Crisis prevention. Then, we can notice that in these objectives, the role that Europe can play in terms of peacekeeping, crisis prevention is totally forgotten in favor of a paler and good-natured notion of "good governance". It is as revealing as the isolation in a small box of the organization chart of crisis management structures.

Lack of responsiveness. Incidentally, we can notice the lack of responsiveness. The events in Tunisia have already started and are almost over. The average viewer knows that President Ben Ali is already gone, that Tunisia is in "accelerated democratic transition". And that we are living the end of a certain era, in the Maghreb at least. Nothing has changed...

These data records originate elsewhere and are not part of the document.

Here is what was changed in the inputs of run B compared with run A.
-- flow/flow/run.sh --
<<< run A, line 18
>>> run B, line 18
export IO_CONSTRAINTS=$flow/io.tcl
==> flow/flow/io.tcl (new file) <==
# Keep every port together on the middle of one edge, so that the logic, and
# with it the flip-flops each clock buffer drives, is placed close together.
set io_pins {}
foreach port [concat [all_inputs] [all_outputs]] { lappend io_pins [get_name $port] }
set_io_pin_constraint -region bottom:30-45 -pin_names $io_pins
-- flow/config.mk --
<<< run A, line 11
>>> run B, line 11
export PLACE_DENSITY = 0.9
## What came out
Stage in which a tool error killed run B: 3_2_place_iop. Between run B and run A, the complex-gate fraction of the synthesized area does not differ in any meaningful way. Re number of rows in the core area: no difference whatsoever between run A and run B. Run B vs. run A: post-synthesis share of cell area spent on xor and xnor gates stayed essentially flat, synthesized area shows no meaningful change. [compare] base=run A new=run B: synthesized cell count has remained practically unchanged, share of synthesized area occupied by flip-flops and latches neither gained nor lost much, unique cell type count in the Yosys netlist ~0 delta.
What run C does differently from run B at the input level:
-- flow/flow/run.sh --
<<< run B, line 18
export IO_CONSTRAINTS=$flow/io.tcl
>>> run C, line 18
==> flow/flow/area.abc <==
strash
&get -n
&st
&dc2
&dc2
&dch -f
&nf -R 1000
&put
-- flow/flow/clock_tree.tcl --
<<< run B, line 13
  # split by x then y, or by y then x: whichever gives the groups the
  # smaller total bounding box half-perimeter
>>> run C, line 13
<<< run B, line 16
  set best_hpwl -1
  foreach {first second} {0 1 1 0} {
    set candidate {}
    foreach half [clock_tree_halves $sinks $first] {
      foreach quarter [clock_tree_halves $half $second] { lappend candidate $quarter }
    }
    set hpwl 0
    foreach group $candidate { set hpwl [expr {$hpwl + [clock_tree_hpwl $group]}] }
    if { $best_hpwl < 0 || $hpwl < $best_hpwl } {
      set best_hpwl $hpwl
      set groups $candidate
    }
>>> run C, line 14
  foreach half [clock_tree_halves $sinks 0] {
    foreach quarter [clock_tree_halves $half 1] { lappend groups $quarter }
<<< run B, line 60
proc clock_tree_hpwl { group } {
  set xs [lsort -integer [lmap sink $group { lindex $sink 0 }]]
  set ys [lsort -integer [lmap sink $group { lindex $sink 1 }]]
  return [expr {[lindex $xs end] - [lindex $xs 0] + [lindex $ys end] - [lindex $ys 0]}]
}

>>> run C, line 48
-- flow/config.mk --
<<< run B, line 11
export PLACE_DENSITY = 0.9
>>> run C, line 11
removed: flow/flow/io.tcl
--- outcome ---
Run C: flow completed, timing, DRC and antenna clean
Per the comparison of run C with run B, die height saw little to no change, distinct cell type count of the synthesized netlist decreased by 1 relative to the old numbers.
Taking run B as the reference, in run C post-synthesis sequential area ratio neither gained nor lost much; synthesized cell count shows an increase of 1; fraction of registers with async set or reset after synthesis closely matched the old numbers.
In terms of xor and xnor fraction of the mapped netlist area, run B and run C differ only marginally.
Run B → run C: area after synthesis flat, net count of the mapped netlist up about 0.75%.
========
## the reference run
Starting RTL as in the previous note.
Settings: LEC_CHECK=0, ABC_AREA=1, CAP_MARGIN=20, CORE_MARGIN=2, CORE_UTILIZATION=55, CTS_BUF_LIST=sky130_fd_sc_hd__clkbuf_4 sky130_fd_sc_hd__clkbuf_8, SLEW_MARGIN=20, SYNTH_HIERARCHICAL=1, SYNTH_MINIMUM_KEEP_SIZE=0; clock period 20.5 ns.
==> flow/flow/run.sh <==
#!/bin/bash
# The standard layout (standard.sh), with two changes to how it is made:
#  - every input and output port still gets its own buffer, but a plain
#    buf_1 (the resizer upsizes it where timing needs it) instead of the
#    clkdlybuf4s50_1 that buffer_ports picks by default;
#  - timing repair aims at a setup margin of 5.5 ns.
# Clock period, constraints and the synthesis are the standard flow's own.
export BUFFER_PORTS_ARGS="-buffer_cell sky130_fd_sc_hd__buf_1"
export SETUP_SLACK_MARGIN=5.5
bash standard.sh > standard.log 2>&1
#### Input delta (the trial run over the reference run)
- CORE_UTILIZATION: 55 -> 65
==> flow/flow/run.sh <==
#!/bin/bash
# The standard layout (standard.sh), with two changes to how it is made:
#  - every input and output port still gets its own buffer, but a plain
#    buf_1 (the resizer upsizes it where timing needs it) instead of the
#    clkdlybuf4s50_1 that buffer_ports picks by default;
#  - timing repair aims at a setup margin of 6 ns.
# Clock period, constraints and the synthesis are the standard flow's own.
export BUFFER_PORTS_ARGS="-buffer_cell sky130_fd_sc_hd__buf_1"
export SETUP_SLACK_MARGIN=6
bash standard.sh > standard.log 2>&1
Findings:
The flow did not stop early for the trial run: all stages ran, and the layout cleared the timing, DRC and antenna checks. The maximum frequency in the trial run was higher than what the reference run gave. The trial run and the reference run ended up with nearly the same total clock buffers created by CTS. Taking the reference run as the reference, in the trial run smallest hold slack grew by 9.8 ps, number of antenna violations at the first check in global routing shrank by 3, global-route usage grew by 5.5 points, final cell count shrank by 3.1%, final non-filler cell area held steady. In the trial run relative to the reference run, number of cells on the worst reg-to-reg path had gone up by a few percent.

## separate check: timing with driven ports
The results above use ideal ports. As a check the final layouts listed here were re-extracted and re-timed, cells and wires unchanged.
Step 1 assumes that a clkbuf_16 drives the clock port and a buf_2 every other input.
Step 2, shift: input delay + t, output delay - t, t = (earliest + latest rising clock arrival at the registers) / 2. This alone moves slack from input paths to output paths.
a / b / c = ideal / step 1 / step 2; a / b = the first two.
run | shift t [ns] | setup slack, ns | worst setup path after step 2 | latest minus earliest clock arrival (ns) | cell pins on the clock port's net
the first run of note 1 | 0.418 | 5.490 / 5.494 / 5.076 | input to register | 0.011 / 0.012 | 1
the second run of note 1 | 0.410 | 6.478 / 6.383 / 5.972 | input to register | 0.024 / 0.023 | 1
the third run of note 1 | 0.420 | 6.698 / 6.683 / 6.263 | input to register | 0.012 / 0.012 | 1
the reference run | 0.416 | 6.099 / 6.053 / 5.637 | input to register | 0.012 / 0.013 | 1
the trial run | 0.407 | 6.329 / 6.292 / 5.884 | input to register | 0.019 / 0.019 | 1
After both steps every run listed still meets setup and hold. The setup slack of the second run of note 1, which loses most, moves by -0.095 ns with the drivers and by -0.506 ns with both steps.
Background: an optimization exercise with open tools, aiming at small area. Do not read the settings as production practice.
At most, simulation tests tie the RTL to the original design; equivalence was not proved.
The clock input has no modelled driver; a real chip could not lean on it and would need a root buffer or a full tree.
Power figures rest on the tool's default switching activity, not on a simulated workload.

run a:
// top_led_controller
module top_led_controller #(
    parameter NUM_LED = 8
)(
    input  wire clk,
    input  wire reset_n,
    input  wire [1:0] pattern_type,
    input  wire [2:0] color,
    input  wire [2:0] speed,
    output wire led_data
);
Size in the first run: roughly 250 cells after synthesis, ~2400 sq um of cells after synthesis.
==> module pattern_controller, before the edit <==
module pattern_controller (
    input  wire       clk,
    input  wire       reset_n,
    input  wire [1:0] pattern_type,
    input  wire [2:0] color,
    input  wire [2:0] speed,
    output reg        start,
    output reg  [2:0] img_grb,
    output reg        img_all,
    output reg  [2:0] img_pos
);
    reg [1:0]  type_reg;
    reg [2:0]  color_reg;
    reg [2:0]  speed_reg;
    reg        update;         
    reg [12:0] step_lo;
    reg [4:0]  step_hi;
    reg [1:0]  pos_delta;      
    reg        direction;
    reg        flash_state;
    localparam [12:0] LO_FIRST = 13'h05a3;   
    localparam [12:0] LO_NEXT  = 13'h0b46;   
    localparam [12:0] LO_TERM  = 13'h0dbe;
    function [2:0] color_value;
        input [2:0] sel;
        case (sel)
            3'd0: color_value = 3'b010;
            3'd1: color_value = 3'b100;
            3'd2: color_value = 3'b001;
            3'd3: color_value = 3'b110;
            3'd4: color_value = 3'b101;
            3'd5: color_value = 3'b011;
            3'd6: color_value = 3'b111;
            default: color_value = 3'b000;
        endcase
    endfunction
    wire changed = (pattern_type != type_reg) || (color != color_reg) || (speed != speed_reg);
    wire lo_end  = (step_lo == LO_TERM);
    wire expire  = !update && lo_end && (step_hi == 5'd25);
    wire [2:0] cv = color_value(color_reg);
    wire [2:0] led_position = img_pos + {pos_delta[1], pos_delta};
    always @(posedge clk or negedge reset_n) begin
        if (!reset_n) begin
            type_reg <= 2'b00;
            color_reg <= 3'b000;
            speed_reg <= 3'b000;
            start <= 1'b0;
            update <= 1'b0;
            step_lo <= 13'h0;
            step_hi <= 5'h0;
            pos_delta <= 2'b00;
            direction <= 0;
            flash_state <= 0;
            img_grb <= 3'b000;
            img_all <= 1'b1;
            img_pos <= 3'd0;
        end else begin
            start <= update | expire;
            update <= !update && changed;
            type_reg <= pattern_type;
            color_reg <= color;
            speed_reg <= speed;
            if (update | expire) begin
                step_lo <= LO_FIRST;
                step_hi <= {1'b0, speed_reg, 1'b0};
            end else if (lo_end) begin
                step_lo <= LO_NEXT;
                step_hi <= step_hi - 1'b1;
            end else begin
                step_lo <= {step_lo[11:0], step_lo[12] ^ step_lo[9]};
            end
            if (update) begin
                img_grb <= cv;
                case (type_reg)
                    2'b00: img_all <= 1'b1;
                    2'b01, 2'b10: begin
                        img_all <= 1'b0;
                        img_pos <= 3'd0;
                        pos_delta <= 2'b00;
                        direction <= 1'b0;
                    end
                    2'b11: begin
                        img_all <= 1'b1;
                        flash_state <= 1'b1;
                    end
                endcase
            end else if (expire) begin
                case (type_reg)
                    2'b01: begin
                        img_grb <= cv;
                        img_all <= 1'b0;
                        img_pos <= led_position;
                        pos_delta <= 2'b01;
                    end
                    2'b10: begin
                        img_grb <= cv;
                        img_all <= 1'b0;
                        img_pos <= led_position;
                        if (direction == 1'b0) begin
                            pos_delta <= 2'b01;
                            if (led_position >= 3'd6) direction <= 1'b1;
                        end else begin
                            pos_delta <= 2'b11;
                            if (led_position <= 3'd1) direction <= 1'b0;
                        end
                    end
                    2'b11: begin
                        flash_state <= ~flash_state;
                        img_grb <= flash_state ? cv : 3'b000;
                        img_all <= 1'b1;
                    end
                    default: ;
                endcase
            end
        end
    end
endmodule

A great confusion in the objective of the CFSP. In the end, it is striking to note how great the confusion between foreign policy and trade policy remains. This panoply does not only target areas where there are risks and dangers, challenges and strategic issues. But above all those is the well-understood commercial interest of Europe. As if the former portfolio of Trade Commissioner for Cathy Ashton and Director General of the DG concerned for David O'Sullivan still rubbed off on the priorities of the external service. And as if Europe had in fact abandoned all foreign policy ambitions.

Nicolas Gros Verheyde

Chief editor of the B2 site. Graduated in European law from the University of Paris I Pantheon Sorbonne and listener to the 65th session of the IHEDN (Institut des Hautes Etudes de la Défense Nationale. Journalist since 1989, founded B2 - Bruxelles2 in 2008. EU/NATO correspondent in Brussels for Sud-Ouest (previously West-France and France-Soir).

3 thoughts on “The EU's diplomatic priorities for the “next 12 months” according to Ashton. Exploding"

  • It is indeed hollow, it is not tomorrow that European diplomacy will prevail!

  • Camille Lepinay

    Also surprising that the Balkans are considered in the “neighbourhood” when they are covered by the enlargement policy and not by the ENP. Moreover, Mrs. Ashton walks here on Mr. Fühle's flower bed….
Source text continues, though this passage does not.